Goal of the exercise: Search the entries below for "flip". Report each line where it occurs.

The data:
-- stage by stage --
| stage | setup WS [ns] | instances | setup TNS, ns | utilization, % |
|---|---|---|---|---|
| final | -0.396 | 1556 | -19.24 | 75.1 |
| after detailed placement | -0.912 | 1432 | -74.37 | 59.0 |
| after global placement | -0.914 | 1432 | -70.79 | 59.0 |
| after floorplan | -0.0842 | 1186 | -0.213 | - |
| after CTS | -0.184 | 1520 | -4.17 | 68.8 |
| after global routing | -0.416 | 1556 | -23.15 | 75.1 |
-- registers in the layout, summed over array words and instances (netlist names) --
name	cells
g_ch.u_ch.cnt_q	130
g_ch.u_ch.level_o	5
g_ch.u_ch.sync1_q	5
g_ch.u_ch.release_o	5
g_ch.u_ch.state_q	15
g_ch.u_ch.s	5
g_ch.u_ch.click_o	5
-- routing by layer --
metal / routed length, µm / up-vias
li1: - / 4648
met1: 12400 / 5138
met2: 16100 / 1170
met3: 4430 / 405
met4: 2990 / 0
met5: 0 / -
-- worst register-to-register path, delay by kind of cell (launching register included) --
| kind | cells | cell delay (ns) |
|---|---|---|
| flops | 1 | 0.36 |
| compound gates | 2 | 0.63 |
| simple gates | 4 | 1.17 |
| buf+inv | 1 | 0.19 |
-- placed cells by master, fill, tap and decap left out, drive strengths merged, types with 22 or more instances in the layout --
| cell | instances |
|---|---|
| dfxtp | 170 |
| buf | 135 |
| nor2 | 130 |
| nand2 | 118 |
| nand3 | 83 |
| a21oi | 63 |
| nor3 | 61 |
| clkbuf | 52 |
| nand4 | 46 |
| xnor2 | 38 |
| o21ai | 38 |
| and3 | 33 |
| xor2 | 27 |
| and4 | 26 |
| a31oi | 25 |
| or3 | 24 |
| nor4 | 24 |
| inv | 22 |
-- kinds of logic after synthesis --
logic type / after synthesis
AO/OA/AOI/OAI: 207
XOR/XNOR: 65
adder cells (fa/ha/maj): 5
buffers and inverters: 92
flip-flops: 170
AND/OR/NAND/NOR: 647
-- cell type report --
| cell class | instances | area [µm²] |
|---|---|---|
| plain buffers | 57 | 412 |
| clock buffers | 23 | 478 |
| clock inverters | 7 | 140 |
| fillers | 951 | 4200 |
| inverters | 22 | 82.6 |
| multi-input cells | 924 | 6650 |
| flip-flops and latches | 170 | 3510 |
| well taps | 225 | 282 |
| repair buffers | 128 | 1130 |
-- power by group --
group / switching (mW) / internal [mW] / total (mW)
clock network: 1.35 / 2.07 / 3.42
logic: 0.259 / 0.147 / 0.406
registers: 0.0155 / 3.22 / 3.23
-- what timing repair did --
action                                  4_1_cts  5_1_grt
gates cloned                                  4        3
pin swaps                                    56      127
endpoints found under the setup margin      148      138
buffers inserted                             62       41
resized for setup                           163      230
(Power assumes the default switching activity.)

* * *

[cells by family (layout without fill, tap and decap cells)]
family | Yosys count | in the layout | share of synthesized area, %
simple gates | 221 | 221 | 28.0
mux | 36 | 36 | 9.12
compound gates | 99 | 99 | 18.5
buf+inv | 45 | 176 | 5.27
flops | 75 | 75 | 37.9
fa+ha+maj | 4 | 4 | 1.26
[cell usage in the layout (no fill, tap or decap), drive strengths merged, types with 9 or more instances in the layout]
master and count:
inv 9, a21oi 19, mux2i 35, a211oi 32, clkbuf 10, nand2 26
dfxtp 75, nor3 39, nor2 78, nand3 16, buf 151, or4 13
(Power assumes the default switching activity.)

Written solution:
flip-flops: 170
| flip-flops and latches | 170 | 3510 |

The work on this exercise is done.